> MATERIAL TO PROCESS
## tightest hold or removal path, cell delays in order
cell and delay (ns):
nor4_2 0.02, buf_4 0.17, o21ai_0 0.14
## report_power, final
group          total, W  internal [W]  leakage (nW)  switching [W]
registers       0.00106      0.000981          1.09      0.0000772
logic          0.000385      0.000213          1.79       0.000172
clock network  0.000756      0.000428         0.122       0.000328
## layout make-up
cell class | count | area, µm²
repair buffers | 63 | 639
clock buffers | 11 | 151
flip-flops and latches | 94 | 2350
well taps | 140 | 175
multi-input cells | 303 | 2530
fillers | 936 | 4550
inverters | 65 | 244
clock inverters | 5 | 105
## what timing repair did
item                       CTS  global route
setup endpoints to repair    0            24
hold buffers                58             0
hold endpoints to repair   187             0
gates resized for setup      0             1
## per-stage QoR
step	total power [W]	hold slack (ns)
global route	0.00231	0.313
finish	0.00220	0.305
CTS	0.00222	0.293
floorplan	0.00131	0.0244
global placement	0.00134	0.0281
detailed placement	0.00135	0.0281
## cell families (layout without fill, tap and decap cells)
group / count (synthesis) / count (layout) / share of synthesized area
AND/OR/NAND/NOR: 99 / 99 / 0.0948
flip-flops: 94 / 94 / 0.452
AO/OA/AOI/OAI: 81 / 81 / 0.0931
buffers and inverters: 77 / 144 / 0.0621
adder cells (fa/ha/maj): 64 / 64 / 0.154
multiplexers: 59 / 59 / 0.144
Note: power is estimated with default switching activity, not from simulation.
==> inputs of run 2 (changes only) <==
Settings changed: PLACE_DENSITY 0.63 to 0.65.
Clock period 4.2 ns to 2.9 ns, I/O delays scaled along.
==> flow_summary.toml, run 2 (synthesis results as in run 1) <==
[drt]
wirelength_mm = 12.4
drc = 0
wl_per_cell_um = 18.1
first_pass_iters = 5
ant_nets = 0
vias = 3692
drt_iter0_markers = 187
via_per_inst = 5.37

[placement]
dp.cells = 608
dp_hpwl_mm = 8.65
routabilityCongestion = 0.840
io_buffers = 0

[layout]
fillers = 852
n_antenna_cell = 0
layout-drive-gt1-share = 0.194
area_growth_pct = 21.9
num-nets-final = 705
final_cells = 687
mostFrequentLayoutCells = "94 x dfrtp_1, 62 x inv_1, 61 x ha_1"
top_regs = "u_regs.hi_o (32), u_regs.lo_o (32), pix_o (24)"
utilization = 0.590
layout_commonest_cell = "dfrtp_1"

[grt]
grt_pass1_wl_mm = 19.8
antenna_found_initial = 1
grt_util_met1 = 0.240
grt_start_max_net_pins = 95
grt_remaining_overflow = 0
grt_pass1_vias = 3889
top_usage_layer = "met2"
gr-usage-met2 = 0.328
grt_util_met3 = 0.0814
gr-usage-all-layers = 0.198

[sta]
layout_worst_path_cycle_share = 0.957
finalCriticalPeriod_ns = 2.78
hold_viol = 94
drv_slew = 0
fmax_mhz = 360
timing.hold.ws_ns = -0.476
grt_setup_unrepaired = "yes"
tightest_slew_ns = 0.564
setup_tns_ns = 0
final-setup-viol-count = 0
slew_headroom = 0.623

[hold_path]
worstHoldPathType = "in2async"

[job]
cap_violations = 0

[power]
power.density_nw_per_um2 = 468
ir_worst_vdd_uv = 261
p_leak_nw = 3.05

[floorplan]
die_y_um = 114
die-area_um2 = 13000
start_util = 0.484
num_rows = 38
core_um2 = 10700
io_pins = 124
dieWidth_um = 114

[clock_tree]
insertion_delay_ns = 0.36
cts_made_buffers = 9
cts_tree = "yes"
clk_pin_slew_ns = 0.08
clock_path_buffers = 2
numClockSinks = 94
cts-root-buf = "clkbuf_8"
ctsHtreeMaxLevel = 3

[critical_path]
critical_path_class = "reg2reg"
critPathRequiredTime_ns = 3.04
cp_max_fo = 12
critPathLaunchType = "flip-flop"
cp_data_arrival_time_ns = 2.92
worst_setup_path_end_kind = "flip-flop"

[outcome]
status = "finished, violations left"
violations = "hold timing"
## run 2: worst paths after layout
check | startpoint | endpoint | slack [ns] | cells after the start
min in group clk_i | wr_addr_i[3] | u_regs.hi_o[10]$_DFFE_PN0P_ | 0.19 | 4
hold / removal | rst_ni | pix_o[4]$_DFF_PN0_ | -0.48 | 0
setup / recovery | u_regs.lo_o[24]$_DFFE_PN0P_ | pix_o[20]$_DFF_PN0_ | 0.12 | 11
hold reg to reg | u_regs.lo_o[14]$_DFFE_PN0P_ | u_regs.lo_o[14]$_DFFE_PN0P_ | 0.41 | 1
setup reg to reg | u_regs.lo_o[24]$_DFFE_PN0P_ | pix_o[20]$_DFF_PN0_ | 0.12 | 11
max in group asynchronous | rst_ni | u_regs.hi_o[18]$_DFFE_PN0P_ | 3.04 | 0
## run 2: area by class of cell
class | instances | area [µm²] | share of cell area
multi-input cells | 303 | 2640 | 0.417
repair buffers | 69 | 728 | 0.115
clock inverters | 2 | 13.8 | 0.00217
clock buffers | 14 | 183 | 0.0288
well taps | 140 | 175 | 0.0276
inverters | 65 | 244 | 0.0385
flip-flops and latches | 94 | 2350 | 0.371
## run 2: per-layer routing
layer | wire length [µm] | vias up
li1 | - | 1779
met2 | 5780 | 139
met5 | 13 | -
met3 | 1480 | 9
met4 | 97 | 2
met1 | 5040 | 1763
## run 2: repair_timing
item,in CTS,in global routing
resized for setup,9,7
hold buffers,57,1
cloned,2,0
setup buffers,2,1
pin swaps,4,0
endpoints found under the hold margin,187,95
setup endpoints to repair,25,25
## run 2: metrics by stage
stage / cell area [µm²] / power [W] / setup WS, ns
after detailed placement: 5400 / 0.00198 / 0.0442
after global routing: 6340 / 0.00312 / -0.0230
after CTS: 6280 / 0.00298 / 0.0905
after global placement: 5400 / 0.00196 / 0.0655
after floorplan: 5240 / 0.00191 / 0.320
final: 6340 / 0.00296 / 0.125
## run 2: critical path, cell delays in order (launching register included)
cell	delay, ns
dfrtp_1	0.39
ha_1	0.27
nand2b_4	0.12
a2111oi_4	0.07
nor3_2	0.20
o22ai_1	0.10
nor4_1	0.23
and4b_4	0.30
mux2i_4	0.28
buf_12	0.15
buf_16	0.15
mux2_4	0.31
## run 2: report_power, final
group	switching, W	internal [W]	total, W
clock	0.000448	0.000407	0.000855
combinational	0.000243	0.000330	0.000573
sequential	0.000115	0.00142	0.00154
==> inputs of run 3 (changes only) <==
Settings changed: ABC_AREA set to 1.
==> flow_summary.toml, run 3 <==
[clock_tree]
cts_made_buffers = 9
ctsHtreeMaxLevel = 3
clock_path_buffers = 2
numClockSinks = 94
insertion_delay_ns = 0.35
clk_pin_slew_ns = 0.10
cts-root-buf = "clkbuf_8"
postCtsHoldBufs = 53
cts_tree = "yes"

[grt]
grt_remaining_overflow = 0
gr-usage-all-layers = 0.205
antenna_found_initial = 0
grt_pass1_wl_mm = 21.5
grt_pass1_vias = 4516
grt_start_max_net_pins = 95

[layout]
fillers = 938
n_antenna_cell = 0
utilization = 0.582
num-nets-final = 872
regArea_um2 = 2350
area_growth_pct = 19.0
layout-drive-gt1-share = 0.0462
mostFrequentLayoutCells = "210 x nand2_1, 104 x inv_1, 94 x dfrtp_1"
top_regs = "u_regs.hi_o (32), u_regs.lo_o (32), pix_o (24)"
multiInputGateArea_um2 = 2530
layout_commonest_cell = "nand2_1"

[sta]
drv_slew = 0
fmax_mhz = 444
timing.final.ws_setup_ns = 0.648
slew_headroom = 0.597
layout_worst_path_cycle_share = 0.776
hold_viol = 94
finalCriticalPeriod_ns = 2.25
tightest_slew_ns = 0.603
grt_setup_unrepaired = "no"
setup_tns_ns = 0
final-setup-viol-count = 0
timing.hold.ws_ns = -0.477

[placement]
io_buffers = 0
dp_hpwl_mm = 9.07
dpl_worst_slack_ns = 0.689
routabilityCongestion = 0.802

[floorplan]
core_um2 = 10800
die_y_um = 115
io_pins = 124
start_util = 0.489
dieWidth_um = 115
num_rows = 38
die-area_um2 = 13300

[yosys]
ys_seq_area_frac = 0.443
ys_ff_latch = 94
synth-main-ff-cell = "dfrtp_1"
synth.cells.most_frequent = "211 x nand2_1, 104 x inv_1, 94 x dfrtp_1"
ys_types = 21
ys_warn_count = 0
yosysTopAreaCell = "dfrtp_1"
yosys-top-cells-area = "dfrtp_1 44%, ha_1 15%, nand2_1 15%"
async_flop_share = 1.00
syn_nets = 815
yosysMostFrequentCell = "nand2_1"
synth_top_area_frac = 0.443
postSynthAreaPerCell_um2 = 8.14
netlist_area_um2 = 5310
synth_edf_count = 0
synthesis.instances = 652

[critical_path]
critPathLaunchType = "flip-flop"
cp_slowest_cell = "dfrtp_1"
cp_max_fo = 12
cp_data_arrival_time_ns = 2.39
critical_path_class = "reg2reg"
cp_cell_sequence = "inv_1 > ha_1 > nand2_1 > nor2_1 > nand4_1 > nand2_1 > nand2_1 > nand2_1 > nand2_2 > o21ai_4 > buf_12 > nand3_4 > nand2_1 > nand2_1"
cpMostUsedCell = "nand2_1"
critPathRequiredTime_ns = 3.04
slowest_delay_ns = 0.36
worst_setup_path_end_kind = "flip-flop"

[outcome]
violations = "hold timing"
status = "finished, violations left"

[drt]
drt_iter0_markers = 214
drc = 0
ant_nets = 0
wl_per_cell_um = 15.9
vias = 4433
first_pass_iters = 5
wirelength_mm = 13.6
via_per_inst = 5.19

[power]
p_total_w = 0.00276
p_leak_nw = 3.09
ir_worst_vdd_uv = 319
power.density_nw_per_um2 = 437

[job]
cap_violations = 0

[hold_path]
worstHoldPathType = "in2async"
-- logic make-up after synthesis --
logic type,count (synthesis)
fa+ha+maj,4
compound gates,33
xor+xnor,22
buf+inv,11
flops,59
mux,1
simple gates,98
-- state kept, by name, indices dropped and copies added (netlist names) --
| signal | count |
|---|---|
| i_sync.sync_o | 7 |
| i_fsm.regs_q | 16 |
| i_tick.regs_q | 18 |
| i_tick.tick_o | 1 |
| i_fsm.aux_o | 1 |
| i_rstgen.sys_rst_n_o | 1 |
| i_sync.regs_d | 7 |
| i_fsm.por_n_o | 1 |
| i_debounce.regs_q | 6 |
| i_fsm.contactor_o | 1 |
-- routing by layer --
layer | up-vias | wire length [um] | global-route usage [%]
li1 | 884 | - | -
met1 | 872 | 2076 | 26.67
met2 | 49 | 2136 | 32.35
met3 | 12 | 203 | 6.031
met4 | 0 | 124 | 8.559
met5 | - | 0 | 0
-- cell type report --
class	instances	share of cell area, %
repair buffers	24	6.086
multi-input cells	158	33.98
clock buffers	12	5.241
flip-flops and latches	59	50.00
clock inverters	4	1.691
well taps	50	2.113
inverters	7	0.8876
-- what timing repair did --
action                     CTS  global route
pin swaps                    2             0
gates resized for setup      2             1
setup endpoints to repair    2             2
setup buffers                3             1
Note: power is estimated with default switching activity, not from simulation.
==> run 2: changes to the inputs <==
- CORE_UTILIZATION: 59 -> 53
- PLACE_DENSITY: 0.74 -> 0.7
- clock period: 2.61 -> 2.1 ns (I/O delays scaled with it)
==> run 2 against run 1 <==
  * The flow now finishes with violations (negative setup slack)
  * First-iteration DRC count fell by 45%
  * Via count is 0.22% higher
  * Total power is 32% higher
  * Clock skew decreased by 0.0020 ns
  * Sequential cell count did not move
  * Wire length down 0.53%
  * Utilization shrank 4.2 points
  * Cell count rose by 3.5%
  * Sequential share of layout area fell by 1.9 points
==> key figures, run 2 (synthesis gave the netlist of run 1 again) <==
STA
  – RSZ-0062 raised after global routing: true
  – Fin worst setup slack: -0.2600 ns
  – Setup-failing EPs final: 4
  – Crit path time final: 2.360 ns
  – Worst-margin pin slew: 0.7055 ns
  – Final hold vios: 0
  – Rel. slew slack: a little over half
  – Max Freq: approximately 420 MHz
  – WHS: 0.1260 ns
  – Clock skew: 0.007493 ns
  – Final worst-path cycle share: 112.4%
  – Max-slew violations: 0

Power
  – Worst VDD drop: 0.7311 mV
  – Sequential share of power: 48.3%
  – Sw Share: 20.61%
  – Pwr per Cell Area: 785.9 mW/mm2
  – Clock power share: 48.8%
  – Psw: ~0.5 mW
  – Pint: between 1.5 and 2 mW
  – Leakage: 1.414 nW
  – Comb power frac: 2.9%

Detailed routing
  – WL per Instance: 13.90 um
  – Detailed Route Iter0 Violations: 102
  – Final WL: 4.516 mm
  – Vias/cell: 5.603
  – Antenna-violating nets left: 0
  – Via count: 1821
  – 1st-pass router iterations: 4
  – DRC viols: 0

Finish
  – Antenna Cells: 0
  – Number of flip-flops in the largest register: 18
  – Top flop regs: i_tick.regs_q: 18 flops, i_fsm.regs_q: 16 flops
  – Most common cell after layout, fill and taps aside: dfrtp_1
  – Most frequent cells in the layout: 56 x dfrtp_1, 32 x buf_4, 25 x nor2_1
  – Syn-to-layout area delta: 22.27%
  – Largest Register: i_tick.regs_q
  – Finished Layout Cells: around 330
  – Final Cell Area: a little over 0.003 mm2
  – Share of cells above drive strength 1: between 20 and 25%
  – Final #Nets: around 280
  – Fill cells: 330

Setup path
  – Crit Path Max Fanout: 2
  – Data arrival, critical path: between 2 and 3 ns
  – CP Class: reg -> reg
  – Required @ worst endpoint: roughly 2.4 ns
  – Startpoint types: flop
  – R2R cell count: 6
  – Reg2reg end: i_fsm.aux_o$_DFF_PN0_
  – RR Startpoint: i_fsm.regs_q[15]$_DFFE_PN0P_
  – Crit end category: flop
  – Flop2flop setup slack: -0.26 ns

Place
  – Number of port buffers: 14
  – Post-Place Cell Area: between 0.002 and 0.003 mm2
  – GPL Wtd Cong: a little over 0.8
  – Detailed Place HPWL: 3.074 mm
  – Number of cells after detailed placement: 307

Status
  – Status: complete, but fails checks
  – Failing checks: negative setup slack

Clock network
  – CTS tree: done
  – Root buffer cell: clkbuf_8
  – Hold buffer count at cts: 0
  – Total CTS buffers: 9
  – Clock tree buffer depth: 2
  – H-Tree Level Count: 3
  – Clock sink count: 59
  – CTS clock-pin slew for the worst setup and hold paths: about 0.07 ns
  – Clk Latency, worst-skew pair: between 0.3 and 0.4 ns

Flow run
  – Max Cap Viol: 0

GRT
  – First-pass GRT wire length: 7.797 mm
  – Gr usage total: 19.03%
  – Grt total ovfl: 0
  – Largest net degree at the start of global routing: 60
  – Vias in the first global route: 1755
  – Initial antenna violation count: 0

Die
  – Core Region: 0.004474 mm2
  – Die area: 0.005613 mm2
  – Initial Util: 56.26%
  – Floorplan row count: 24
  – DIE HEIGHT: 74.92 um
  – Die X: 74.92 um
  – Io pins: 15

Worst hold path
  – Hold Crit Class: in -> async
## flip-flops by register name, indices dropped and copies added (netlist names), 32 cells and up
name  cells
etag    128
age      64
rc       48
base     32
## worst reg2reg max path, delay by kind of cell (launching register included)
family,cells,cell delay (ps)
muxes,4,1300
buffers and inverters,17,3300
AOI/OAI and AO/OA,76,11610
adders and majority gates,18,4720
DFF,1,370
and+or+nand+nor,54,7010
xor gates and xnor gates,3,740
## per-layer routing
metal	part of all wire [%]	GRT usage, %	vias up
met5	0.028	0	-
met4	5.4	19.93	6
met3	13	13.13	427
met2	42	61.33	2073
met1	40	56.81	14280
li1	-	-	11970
<file path="src/rtl/regc_pkg.sv">
package regc_pkg;
  localparam int DW_W     = 32;
  localparam int REG_W    = 128;
  localparam int LANES    = REG_W / DW_W;
  localparam int IDX_ADDR = 0;
  localparam int IDX_SIZE = 1;
  localparam int IDX_MIRR = 48;
  localparam int IDX_EN   = 64;

  // Lanes touched by an access of n words starting at lane l0, wrapping.
  function automatic logic [3:0] lane_mask(input logic [1:0] l0, input logic [2:0] n);
    logic [3:0] m;
    m = '0;
    for (int k = 0; k < LANES; k++) begin
      if (3'(k) < n) m[2'(l0 + 2'(k))] = 1'b1;
    end
    return m;
  endfunction

  function automatic logic [127:0] expand_mask(input logic [3:0] m);
    logic [127:0] e;
    for (int k = 0; k < LANES; k++) e[k*DW_W +: DW_W] = {DW_W{m[k]}};
    return e;
  endfunction

  // Rotate by s words toward higher lanes.
  function automatic logic [127:0] rot_up(input logic [127:0] v, input logic [1:0] s);
    return (v << {s, 5'd0}) | (v >> (8'd128 - {1'b0, s, 5'd0}));
  endfunction

  // Rotate by s words toward lower lanes.
  function automatic logic [127:0] rot_down(input logic [127:0] v, input logic [1:0] s);
    return (v >> {s, 5'd0}) | (v << (8'd128 - {1'b0, s, 5'd0}));
  endfunction

  // Keep words 0..n-1 only.
  function automatic logic [127:0] keep_low(input logic [127:0] v, input logic [2:0] n);
    return v & expand_mask(lane_mask(2'd0, n));
  endfunction
endpackage

</file>
<file path="src/rtl/regc_decode.sv">
module regc_decode #(
  parameter int ADDR_W   = 12,
  parameter int NUM_MIRR = 3,
  localparam int IDX_W   = ADDR_W - 4,
  localparam int SEL_W   = (NUM_MIRR > 1) ? $clog2(NUM_MIRR) : 1
) (
  input  logic [ADDR_W-1:0] addr,
  output logic [1:0]        lane0,
  output logic              hit_addr,
  output logic              hit_size,
  output logic              hit_en,
  output logic              hit_mirr,
  output logic [SEL_W-1:0]  mirr_sel
);
  import regc_pkg::*;
  logic [IDX_W-1:0] idx;
  logic [IDX_W-1:0] rel;

  // Bits 1:0 are dropped: dword alignment.
  assign lane0    = addr[3:2];
  assign idx      = addr[ADDR_W-1:4];
  assign rel      = idx - IDX_W'(IDX_MIRR);
  assign hit_addr = (idx == IDX_W'(IDX_ADDR));
  assign hit_size = (idx == IDX_W'(IDX_SIZE));
  assign hit_en   = (idx == IDX_W'(IDX_EN));
  assign hit_mirr = (idx >= IDX_W'(IDX_MIRR)) && (rel < IDX_W'(NUM_MIRR));
  assign mirr_sel = rel[SEL_W-1:0];

  always_comb begin
    AST_ONE_HIT: assert ($onehot0({hit_addr, hit_size, hit_en, hit_mirr}));
  end
endmodule

</file>
<file path="src/rtl/regc_store.sv">
module regc_store (
  input  logic         clk,
  input  logic         rst_n,
  input  logic         wr_stb,
  input  logic         hit_addr,
  input  logic         hit_size,
  input  logic         hit_en,
  input  logic [1:0]   lane0,
  input  logic [2:0]   dwords,
  input  logic [127:0] wdata,
  input  logic         en_clr,
  output logic [127:0] r_addr,
  output logic [127:0] r_size,
  output logic [127:0] r_en
);
  import regc_pkg::*;
  logic [127:0] wmask;
  logic [127:0] wplaced;
  logic         wr_addr, wr_size, wr_en, wr_none;

  assign wmask   = expand_mask(lane_mask(lane0, dwords));
  assign wplaced = rot_up(wdata, lane0);
  assign wr_addr = wr_stb && hit_addr;
  assign wr_size = wr_stb && hit_size;
  assign wr_en   = wr_stb && hit_en;
  assign wr_none = wr_stb && !hit_addr && !hit_size && !hit_en;

  always_ff @(posedge clk) begin
    if (!rst_n) begin
      r_addr <= '0;
      r_size <= '0;
      r_en   <= '0;
    end else begin
      if (wr_addr) r_addr <= (r_addr & ~wmask) | (wplaced & wmask);
      if (wr_size) r_size <= (r_size & ~wmask) | (wplaced & wmask);
      if (wr_en)   r_en   <= (r_en & ~wmask) | (wplaced & wmask);
      else if (en_clr) r_en[0] <= 1'b0;
    end
  end

  AST_IGNORED_WRITE: assert property (@(posedge clk) disable iff (!rst_n)
    (wr_none && !en_clr) |=> ($stable(r_addr) && $stable(r_size) && $stable(r_en)));
  AST_CLEAR_ENABLE: assert property (@(posedge clk) disable iff (!rst_n)
    (en_clr && !wr_en) |=> !r_en[0]);
  AST_WRITE_SCOPE: assert property (@(posedge clk) disable iff (!rst_n)
    wr_addr |=> ((r_addr & ~$past(wmask)) == ($past(r_addr) & ~$past(wmask))));
endmodule

</file>
<file path="src/rtl/regc_readback.sv">
module regc_readback #(
  parameter int NUM_MIRR = 3,
  localparam int SEL_W   = (NUM_MIRR > 1) ? $clog2(NUM_MIRR) : 1
) (
  input  logic                    clk,
  input  logic                    rst_n,
  input  logic                    rd_stb,
  input  logic [7:0]              tag,
  input  logic [2:0]              dwords,
  input  logic [1:0]              lane0,
  input  logic                    hit_addr,
  input  logic                    hit_size,
  input  logic                    hit_en,
  input  logic                    hit_mirr,
  input  logic [SEL_W-1:0]        mirr_sel,
  input  logic [127:0]            r_addr,
  input  logic [127:0]            r_size,
  input  logic [127:0]            r_en,
  input  logic [NUM_MIRR*128-1:0] mirror,
  output logic                    cpl_valid,
  output logic [7:0]              cpl_tag,
  output logic [2:0]              cpl_dwords,
  output logic [127:0]            cpl_data
);
  import regc_pkg::*;
  logic [127:0] picked;
  logic [127:0] mirr_word;

  always_comb begin
    mirr_word = '0;
    for (int j = 0; j < NUM_MIRR; j++) begin
      if (mirr_sel == SEL_W'(j)) mirr_word = mirror[j*128 +: 128];
    end
    if (hit_addr)      picked = r_addr;
    else if (hit_size) picked = r_size;
    else if (hit_en)   picked = r_en;
    else if (hit_mirr) picked = mirr_word;
    else               picked = '0;
  end

  always_ff @(posedge clk) begin
    if (!rst_n) begin
      cpl_valid  <= 1'b0;
      cpl_tag    <= '0;
      cpl_dwords <= '0;
      cpl_data   <= '0;
    end else begin
      cpl_valid <= rd_stb;
      if (rd_stb) begin
        cpl_tag    <= tag;
        cpl_dwords <= dwords;
        cpl_data   <= keep_low(rot_down(picked, lane0), dwords);
      end
    end
  end

  AST_SINGLE_WORD_UPPER: assert property (@(posedge clk) disable iff (!rst_n)
    (cpl_valid && cpl_dwords == 3'd1) |-> (cpl_data[127:32] == '0));
endmodule

</file>
<file path="src/rtl/regbank_completer.sv">
module regbank_completer #(
  parameter int ADDR_W   = 12,
  parameter int TAG_W    = 8,
  parameter int NUM_MIRR = 3,
  localparam int SEL_W   = (NUM_MIRR > 1) ? $clog2(NUM_MIRR) : 1
) (
  input  logic                    clk,
  input  logic                    rst_n,
  input  logic                    req_valid,
  input  logic                    req_write,
  input  logic [ADDR_W-1:0]       req_addr,
  input  logic [2:0]              req_dwords,
  input  logic [TAG_W-1:0]        req_tag,
  input  logic [127:0]            req_wdata,
  input  logic [NUM_MIRR*128-1:0] mirror_in,
  input  logic                    enable_clr,
  output logic                    cpl_valid,
  output logic [TAG_W-1:0]        cpl_tag,
  output logic [2:0]              cpl_dwords,
  output logic [127:0]            cpl_data,
  output logic [127:0]            desc_addr,
  output logic [127:0]            desc_size,
  output logic [127:0]            desc_enable
);
  logic [1:0]       lane0;
  logic             hit_addr, hit_size, hit_en, hit_mirr;
  logic [SEL_W-1:0] mirr_sel;
  logic             wr_stb, rd_stb;
  logic [7:0]       tag8;
  logic [7:0]       cpl_tag8;

  assign wr_stb = req_valid && req_write;
  assign rd_stb = req_valid && !req_write;
  assign tag8   = 8'(req_tag);
  assign cpl_tag = TAG_W'(cpl_tag8);

  regc_decode #(.ADDR_W(ADDR_W), .NUM_MIRR(NUM_MIRR)) u_dec (
    .addr(req_addr), .lane0(lane0), .hit_addr(hit_addr), .hit_size(hit_size),
    .hit_en(hit_en), .hit_mirr(hit_mirr), .mirr_sel(mirr_sel)
  );

  regc_store u_store (
    .clk(clk), .rst_n(rst_n), .wr_stb(wr_stb), .hit_addr(hit_addr),
    .hit_size(hit_size), .hit_en(hit_en), .lane0(lane0), .dwords(req_dwords),
    .wdata(req_wdata), .en_clr(enable_clr),
    .r_addr(desc_addr), .r_size(desc_size), .r_en(desc_enable)
  );

  regc_readback #(.NUM_MIRR(NUM_MIRR)) u_rb (
    .clk(clk), .rst_n(rst_n), .rd_stb(rd_stb), .tag(tag8), .dwords(req_dwords),
    .lane0(lane0), .hit_addr(hit_addr), .hit_size(hit_size), .hit_en(hit_en),
    .hit_mirr(hit_mirr), .mirr_sel(mirr_sel), .r_addr(desc_addr),
    .r_size(desc_size), .r_en(desc_enable), .mirror(mirror_in),
    .cpl_valid(cpl_valid), .cpl_tag(cpl_tag8), .cpl_dwords(cpl_dwords),
    .cpl_data(cpl_data)
  );

  AST_CPL_NEXT: assert property (@(posedge clk) disable iff (!rst_n)
    rd_stb |=> (cpl_valid && cpl_tag == $past(req_tag) && cpl_dwords == $past(req_dwords)));
  AST_NO_CPL_ON_WRITE: assert property (@(posedge clk) disable iff (!rst_n)
    !rd_stb |=> !cpl_valid);
  AST_MIRROR_RO: assert property (@(posedge clk) disable iff (!rst_n)
    (wr_stb && hit_mirr && !enable_clr) |=> ($stable(desc_addr) && $stable(desc_size) && $stable(desc_enable)));
endmodule

</file>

> TO DO
The response should hold exactly the lines starting at the line with "setup reg to" and ending at the line with "final: 6340 / 0.00296 / 0.125", and no other line of the material above.

> ANSWER TO THE PROBLEM
setup reg to reg | u_regs.lo_o[24]$_DFFE_PN0P_ | pix_o[20]$_DFF_PN0_ | 0.12 | 11
max in group asynchronous | rst_ni | u_regs.hi_o[18]$_DFFE_PN0P_ | 3.04 | 0
## run 2: area by class of cell
class | instances | area [µm²] | share of cell area
multi-input cells | 303 | 2640 | 0.417
repair buffers | 69 | 728 | 0.115
clock inverters | 2 | 13.8 | 0.00217
clock buffers | 14 | 183 | 0.0288
well taps | 140 | 175 | 0.0276
inverters | 65 | 244 | 0.0385
flip-flops and latches | 94 | 2350 | 0.371
## run 2: per-layer routing
layer | wire length [µm] | vias up
li1 | - | 1779
met2 | 5780 | 139
met5 | 13 | -
met3 | 1480 | 9
met4 | 97 | 2
met1 | 5040 | 1763
## run 2: repair_timing
item,in CTS,in global routing
resized for setup,9,7
hold buffers,57,1
cloned,2,0
setup buffers,2,1
pin swaps,4,0
endpoints found under the hold margin,187,95
setup endpoints to repair,25,25
## run 2: metrics by stage
stage / cell area [µm²] / power [W] / setup WS, ns
after detailed placement: 5400 / 0.00198 / 0.0442
after global routing: 6340 / 0.00312 / -0.0230
after CTS: 6280 / 0.00298 / 0.0905
after global placement: 5400 / 0.00196 / 0.0655
after floorplan: 5240 / 0.00191 / 0.320
final: 6340 / 0.00296 / 0.125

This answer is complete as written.